SCS-CN-BASED LONG-TERM HYDROLOGIC SIMULATION

Abstract

Runoff estimation is essential for planning and management of water resources projects. A number of models varying from the simplest empirical relations to the most complex physically based models have been suggested in literature to mimic the complex phenomenon of rainfall-runoff. The Soil Conservation Service Curve Number (SCS-CN) method is one of the simplest and most popular methods available and widely used world over for predicting direct surface runoff from given storm rainfall amount. Of late, the method has also been employed in long term hydrologic simulation. In this study, an SCS-CN-based long-term simulation model is proposed and tested on the 10-year daily data of three watersheds namely Betwa catchment (area = 4122 sq. km), Ret catchment (area = 262sq. km), and Siul catchment (area = 360 sq. km). The available 10 years of data of each watershed was split into two parts. The first part of data was used for calibration, and the other for validation.

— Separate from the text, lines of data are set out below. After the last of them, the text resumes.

This is an optimization exercise on Yosys and OpenROAD, whose aim is small area, not a production implementation.
Only simulation tests tie the RTL to the original design; equivalence was not proved.
Power figures rest on the tool's default switching activity, not on a simulated workload.

Design PIO, start of the top module:
module PIO #(
  parameter C_DATA_WIDTH = 128,             
  parameter KEEP_WIDTH = C_DATA_WIDTH / 8,               
  parameter TCQ        = 1
)(
  input                         sys_rst,
  input                         user_clk,
  input                         user_reset,
  input                         user_lnk_up,
  output  [1:0]                 pl_directed_link_change,
  output  [1:0]                 pl_directed_link_width,
  output                        pl_directed_link_speed,
  output                        pl_directed_link_auton,
  input                         pl_directed_change_done,
  input                         pl_sel_lnk_rate,
  input [1:0]                   pl_sel_lnk_width,
  input [5:0]                   pl_ltssm_state,
  input                         s_axis_tx_tready,
  output  [C_DATA_WIDTH-1:0]    s_axis_tx_tdata,
  output  [KEEP_WIDTH-1:0]      s_axis_tx_tkeep,
  output                        s_axis_tx_tlast,
  output                        s_axis_tx_tvalid,
  output                        tx_src_dsc,
  ...
Size: ~3,200 cells after synthesis, roughly 830 flip-flops, roughly 430 I/O pins, about 37,000 um2 of cells after synthesis.
export LEC_CHECK = 0
export CAP_MARGIN = 0
export CORE_MARGIN = 2
export CORE_UTILIZATION = 40
export SLEW_MARGIN = 0
create_clock -name core_clock -period 8.0 [get_ports {user_clk}]
standard.sh (not shown) runs the stock make flow with config.mk's settings and CLKGATE_MAP_FILE= SYNTH_SCRIPT=/design/flow/synth_recipe.tcl, a recipe that flattens the netlist after the stock synthesis.
==> flow/flow/run.sh <==
#!/bin/bash
# Standard ORFS layout (the standard.sh, standard synthesis) with two changes:
#  - port buffers use sky130_fd_sc_hd__buf_1 (every port still gets its own buffer);
#  - clock tree: no dummy loads; clkbuf_16 root and trunk, clkbuf_4 leaf buffers
#    driving sink clusters of up to 8 flip-flops within 40 um.
# make's full output goes to flow_make.log; each ORFS step logs under orfs/logs/.
set -euo pipefail
bash standard.sh \
  "BUFFER_PORTS_ARGS=-buffer_cell sky130_fd_sc_hd__buf_1" \
  "CTS_ARGS=-sink_clustering_enable -repair_clock_nets -dont_use_dummy_load -buf_list {sky130_fd_sc_hd__clkbuf_4 sky130_fd_sc_hd__clkbuf_16} -root_buf sky130_fd_sc_hd__clkbuf_16 -tree_buf sky130_fd_sc_hd__clkbuf_16 -sink_clustering_buffer sky130_fd_sc_hd__clkbuf_4 -sink_clustering_size 8 -sink_clustering_max_diameter 40" \
  finish > flow_make.log 2>&1 || { tail -50 flow_make.log; exit 1; }
tail -5 flow_make.log
The first run completed without violations.
==> next run, changes <==
CAP_MARGIN = 20   (was 0)
SLEW_MARGIN = 20   (was 0)
=> The new run went through all stages and came out clean. Non-clock buffer count increases by 1. Die area is unchanged. Clock skew is about the same. Worst hold slack hardly moves.
==> next run, changes <==
==> flow/run.sh (new file) <==
#!/bin/bash
# synth_recipe.tcl (not shown) runs the flow's synth.tcl, then flattens the netlist and writes it again
# the make line also repeats each setting of config.mk as NAME=value (left out here)
make -C /OpenROAD-flow-scripts/flow DESIGN_CONFIG=/design/flow/config.mk WORK_HOME=/design/flow/orfs CLKGATE_MAP_FILE= SYNTH_SCRIPT=/design/flow/synth_recipe.tcl finish
removed: flow/flow/run.sh
removed: flow/standard.sh
What happened: The new run passed the timing, design-rule and antenna checks. First-iteration DRC count came out higher by 3.0%. Die area stays the same. Global-route usage came out higher by 0.34 points. Utilization came out higher by 4.3 points. Worst hold slack is worse by 0.010 ns.
==> next run, changes <==
==> flow/flow/run.sh (new file) <==
#!/bin/bash
# Standard ORFS layout (the standard.sh, standard synthesis) with two changes:
#  - port buffers use sky130_fd_sc_hd__buf_1 (every port still gets its own buffer);
#  - clock tree: no dummy loads; clkbuf_16 root and trunk, clkbuf_4 leaf buffers
#    driving sink clusters of up to 9 flip-flops within 45 um.
# make's full output goes to flow_make.log; each ORFS step logs under orfs/logs/.
set -euo pipefail
bash standard.sh \
  "BUFFER_PORTS_ARGS=-buffer_cell sky130_fd_sc_hd__buf_1" \
  "CTS_ARGS=-sink_clustering_enable -repair_clock_nets -dont_use_dummy_load -buf_list {sky130_fd_sc_hd__clkbuf_4 sky130_fd_sc_hd__clkbuf_16} -root_buf sky130_fd_sc_hd__clkbuf_16 -tree_buf sky130_fd_sc_hd__clkbuf_16 -sink_clustering_buffer sky130_fd_sc_hd__clkbuf_4 -sink_clustering_size 9 -sink_clustering_max_diameter 45" \
  finish > flow_make.log 2>&1 || { tail -50 flow_make.log; exit 1; }
tail -5 flow_make.log
==> flow/standard.sh (new file) <==
#!/bin/bash
# synth_recipe.tcl (not shown) runs the flow's synth.tcl, then flattens the netlist and writes it again
# the make line also repeats each setting of config.mk as NAME=value (left out here)
make -C /OpenROAD-flow-scripts/flow DESIGN_CONFIG=/design/flow/config.mk WORK_HOME=/design/flow/orfs CLKGATE_MAP_FILE= SYNTH_SCRIPT=/design/flow/synth_recipe.tcl "${@:-finish}"
removed: flow/run.sh
Sequential cell count is unchanged. Total power shrinks by 18%. Synthesized cell count is unchanged. Wire length went down by 1.1%. Worst setup slack got worse by 0.044 ns. Non-clock buffer count is unchanged. Design area decreases by 9.0%. First-iteration DRC count is higher by 1.2%.

========
Setup of job 6983:
PIO, a different RTL version from the one above (not shown whole).
Size in the first run: ~830 flip-flops.
clock: 8.0 ns
lec_check: 0
cap_margin: 20
core_margin: 2
core_utilization: 40
slew_margin: 20
==> flow/flow/run.sh <==
#!/bin/bash
# Standard ORFS layout (the standard.sh) with these changes:
#  - synthesis is the standard flow's own script with an area-oriented ABC script
#    (flow/synth.tcl, flow/abc_area.script); the flip-flops are the same;
#  - port buffers use sky130_fd_sc_hd__buf_1 (every port still gets its own buffer);
#  - clock tree: no dummy loads; clkbuf_16 root and trunk, clkbuf_4 leaf buffers
#    driving sink clusters of up to 9 flip-flops within 45 um.
# make's full output goes to flow_make.log; each ORFS step logs under orfs/logs/.
set -euo pipefail
WORK=$(pwd)
bash standard.sh \
  "SYNTH_SCRIPT=$WORK/flow/synth.tcl" \
  "BUFFER_PORTS_ARGS=-buffer_cell sky130_fd_sc_hd__buf_1" \
  "CTS_ARGS=-sink_clustering_enable -repair_clock_nets -dont_use_dummy_load -buf_list {sky130_fd_sc_hd__clkbuf_4 sky130_fd_sc_hd__clkbuf_16} -root_buf sky130_fd_sc_hd__clkbuf_16 -tree_buf sky130_fd_sc_hd__clkbuf_16 -sink_clustering_buffer sky130_fd_sc_hd__clkbuf_4 -sink_clustering_size 9 -sink_clustering_max_diameter 45" \
  finish > flow_make.log 2>&1 || { tail -50 flow_make.log; exit 1; }
tail -5 flow_make.log
==> flow/flow/abc_area.script <==
&get -n
&st
&deepsyn -T 150
&dc2
&dch -f
&nf -R 1000 -p -F 8 -A 4
&put
==> flow/flow/synth.tcl <==
# The standard flow's synthesis script (synth_recipe.tcl, in the folder above this one),
# with one change: ABC maps the combinational logic with an area-oriented
# script (abc_area.script beside this file) instead of ORFS's delay-oriented
# one.  The flip-flops, which dfflibmap maps before ABC runs, are untouched.
set my_abc_script [file join [file dirname [file normalize [info script]]] abc_area.script]
proc abc {args} {
  set i [lsearch -exact $args -script]
  if {$i >= 0} {
    lset args [expr {$i + 1}] $::my_abc_script
  }
  yosys abc {*}$args
}
source [file join [file dirname [file dirname [file normalize [info script]]]] synth_recipe.tcl]
Job 6983 completed every stage of the flow, and the final layout passed the timing, design-rule and antenna checks.
--- input diff job 6983..job 8257 ---
-- flow/flow/run.sh --
<<< job 6983, line 7
#    driving sink clusters of up to 9 flip-flops within 45 um.
>>> job 8257, line 7
#    driving sink clusters of up to 9 flip-flops within 40 um.
<<< job 6983, line 14
  "CTS_ARGS=-sink_clustering_enable -repair_clock_nets -dont_use_dummy_load -buf_list {sky130_fd_sc_hd__clkbuf_4 sky130_fd_sc_hd__clkbuf_16} -root_buf sky130_fd_sc_hd__clkbuf_16 -tree_buf sky130_fd_sc_hd__clkbuf_16 -sink_clustering_buffer sky130_fd_sc_hd__clkbuf_4 -sink_clustering_size 9 -sink_clustering_max_diameter 45" \
>>> job 8257, line 14
  "CTS_ARGS=-sink_clustering_enable -repair_clock_nets -dont_use_dummy_load -buf_list {sky130_fd_sc_hd__clkbuf_4 sky130_fd_sc_hd__clkbuf_16} -root_buf sky130_fd_sc_hd__clkbuf_16 -tree_buf sky130_fd_sc_hd__clkbuf_16 -sink_clustering_buffer sky130_fd_sc_hd__clkbuf_4 -sink_clustering_size 9 -sink_clustering_max_diameter 40" \
==> flow/flow/abc_area.script <==
&get -n
&st
&syn2
&dch
&nf -R 1000 -p
&put
Findings:
Job 6983 went all the way through synthesis, placement and routing and the layout is clean on timing, DRC and antenna.
Job 8257 ended with every stage complete and zero timing, DRC or antenna violations.
In the final reports, the cell area of job 8257 is larger than that of job 6983.
Taking job 6983 as the reference, in job 8257 simple-gate share of the synthesized area higher, count of filler cells inserted in the layout higher, cell count after synthesis higher, clock buffer instance count of the final layout higher.
For job 7871, these inputs were changed with respect to job 8257:
-- flow/flow/run.sh --
<<< job 8257, line 7
#    driving sink clusters of up to 9 flip-flops within 40 um.
>>> job 7871, line 7
#    driving sink clusters of up to 9 flip-flops within 45 um.
<<< job 8257, line 14
  "CTS_ARGS=-sink_clustering_enable -repair_clock_nets -dont_use_dummy_load -buf_list {sky130_fd_sc_hd__clkbuf_4 sky130_fd_sc_hd__clkbuf_16} -root_buf sky130_fd_sc_hd__clkbuf_16 -tree_buf sky130_fd_sc_hd__clkbuf_16 -sink_clustering_buffer sky130_fd_sc_hd__clkbuf_4 -sink_clustering_size 9 -sink_clustering_max_diameter 40" \
>>> job 7871, line 14
  "CTS_ARGS=-sink_clustering_enable -repair_clock_nets -dont_use_dummy_load -buf_list {sky130_fd_sc_hd__clkbuf_4 sky130_fd_sc_hd__clkbuf_16} -root_buf sky130_fd_sc_hd__clkbuf_16 -tree_buf sky130_fd_sc_hd__clkbuf_16 -sink_clustering_buffer sky130_fd_sc_hd__clkbuf_4 -sink_clustering_size 9 -sink_clustering_max_diameter 45" \
==> flow/flow/abc_area.script <==
&get -n
&st
&dc2
&dch -f
&nf -R 1000 -p -F 8 -A 4
&put
--- outcome ---
Job 7871: flow completed, timing, DRC and antenna clean
Job 7871 ended with less wire length of the first global-routing pass than job 8257.
Taking job 8257 as the reference, in job 7871 area of the die lost 400 µm²; fraction of area in registers picked up an extra 0.52 points.

========
Starting RTL as in the previous note.
Settings: LEC_CHECK=0, CAP_MARGIN=20, CORE_MARGIN=2, CORE_UTILIZATION=40, SLEW_MARGIN=20; clock period 8.0 ns.
==> flow/flow/run.sh <==
#!/bin/bash
# Standard ORFS layout (the standard.sh, standard synthesis) with two changes:
#  - port buffers use sky130_fd_sc_hd__buf_1 (every port still gets its own buffer);
#  - clock tree: no dummy loads; clkbuf_16 root and trunk, clkbuf_4 leaf buffers
#    driving sink clusters of up to 9 flip-flops within 40 um.
# make's full output goes to flow_make.log; each ORFS step logs under orfs/logs/.
set -euo pipefail
bash standard.sh \
  "BUFFER_PORTS_ARGS=-buffer_cell sky130_fd_sc_hd__buf_1" \
  "CTS_ARGS=-sink_clustering_enable -repair_clock_nets -dont_use_dummy_load -buf_list {sky130_fd_sc_hd__clkbuf_4 sky130_fd_sc_hd__clkbuf_16} -root_buf sky130_fd_sc_hd__clkbuf_16 -tree_buf sky130_fd_sc_hd__clkbuf_16 -sink_clustering_buffer sky130_fd_sc_hd__clkbuf_4 -sink_clustering_size 9 -sink_clustering_max_diameter 40" \
  finish > flow_make.log 2>&1 || { tail -50 flow_make.log; exit 1; }
tail -5 flow_make.log
The starting point passed the timing, design-rule and antenna checks.
==> next run, changes <==
==> flow/flow/run.sh (replaced) <==
#!/bin/bash
# Standard ORFS layout (the standard.sh) with these changes:
#  - synthesis is the standard flow's own script with an area-oriented ABC script
#    (flow/synth.tcl, flow/abc_area.script); the flip-flops are the same;
#  - port buffers use sky130_fd_sc_hd__buf_1 (every port still gets its own buffer);
#  - clock tree: no dummy loads; clkbuf_16 root and trunk, clkbuf_4 leaf buffers
#    driving sink clusters of up to 9 flip-flops within 45 um.
# make's full output goes to flow_make.log; each ORFS step logs under orfs/logs/.
set -euo pipefail
WORK=$(pwd)
bash standard.sh \
  "SYNTH_SCRIPT=$WORK/flow/synth.tcl" \
  "BUFFER_PORTS_ARGS=-buffer_cell sky130_fd_sc_hd__buf_1" \
  "CTS_ARGS=-sink_clustering_enable -repair_clock_nets -dont_use_dummy_load -buf_list {sky130_fd_sc_hd__clkbuf_4 sky130_fd_sc_hd__clkbuf_16} -root_buf sky130_fd_sc_hd__clkbuf_16 -tree_buf sky130_fd_sc_hd__clkbuf_16 -sink_clustering_buffer sky130_fd_sc_hd__clkbuf_4 -sink_clustering_size 9 -sink_clustering_max_diameter 45" \
  finish > flow_make.log 2>&1 || { tail -50 flow_make.log; exit 1; }
tail -5 flow_make.log
==> flow/flow/abc_area.script (new file) <==
&get -n
&st
&deepsyn -T 60
&dc2
&dch -f
&nf -R 1000 -p -F 8 -A 4
&put
==> flow/flow/synth.tcl (new file) <==
# The standard flow's synthesis script (synth_recipe.tcl, in the folder above this one),
# with one change: ABC maps the combinational logic with an area-oriented
# script (abc_area.script beside this file) instead of ORFS's delay-oriented
# one.  The flip-flops, which dfflibmap maps before ABC runs, are untouched.
set my_abc_script [file join [file dirname [file normalize [info script]]] abc_area.script]
proc abc {args} {
  set i [lsearch -exact $args -script]
  if {$i >= 0} {
    lset args [expr {$i + 1}] $::my_abc_script
  }
  yosys abc {*}$args
}
source [file join [file dirname [file dirname [file normalize [info script]]]] synth_recipe.tcl]
Outcome: Critical path depth increases by 22; utilization increases by 1.0 points; synthesized area decreases by 5.6%; worst hold slack degrades by 26 ps.

## port drivers added, routing unchanged
How much do the figures lean on ideal ports? The routed layouts below were timed once more, with nothing changed but the port constraints. Step 1 sets driving cells, clkbuf_16 on the clock port and buf_2 on the other inputs (assumed; they add their load-dependent delay and slew). Step 2 times the ports against the registers' clock, not the clock port: input delays grow and output delays shrink by t, the midpoint of the rising clock arrivals with the driver on. Three values: no drivers, after step 1, after step 2; two values: the first two.
run	t, ns	slack for setup (ns)	clock arrival spread, ns	slew at the worst register clock pin (ns)	worst data-port slew with drivers (ns)
the first run of note 1	0.685	2.591 / 2.522 / 2.383	0.052 / 0.053	0.10 / 0.10	0.16
the second run of note 1	0.683	2.611 / 2.543 / 2.416	0.053 / 0.053	0.10 / 0.10	0.14
the third run of note 1	0.708	2.588 / 2.520 / 2.473	0.024 / 0.023	0.07 / 0.07	0.12
the fourth run of note 1	0.673	2.544 / 2.475 / 2.396	0.059 / 0.059	0.11 / 0.11	0.15
job 6983	0.668	0.781 / 0.781 / 0.614	0.086 / 0.086	0.11 / 0.11	0.12
job 8257	0.746	1.995 / 1.995 / 1.484	0.055 / 0.055	0.11 / 0.11	0.13
job 7871	0.673	1.905 / 1.905 / 1.643	0.087 / 0.087	0.11 / 0.11	0.16
the first run of note 3	0.673	2.138 / 2.138 / 1.880	0.086 / 0.086	0.11 / 0.11	0.13
the second run of note 3	0.668	0.781 / 0.781 / 0.614	0.086 / 0.086	0.11 / 0.11	0.12
After both steps setup and hold are still met in every run listed. The setup slack of job 8257, which loses most, moves by 0.000 ns with the drivers and by -0.511 ns with both steps.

Simulation was carried out using yearly data and the whole data. Besides, a yearly volumetric analysis, a sensitivity analysis of the three parameters of the • proposed model was also carried out. It was seen that the model performance degraded with the increase in length of data. In both yearly simulations and in calibration as well as validation, the proposed model showed a satisfactory performance, i.e. with significantly low relative errors. The least sensitive and most significant parameter CNo of the SCS-CN model indicated its • amenability to field applications employing the NEH-4 CN values or the CN values derived using remote sensing data. Over and above all, the model is simple, has three parameters, and is dependable for field applications.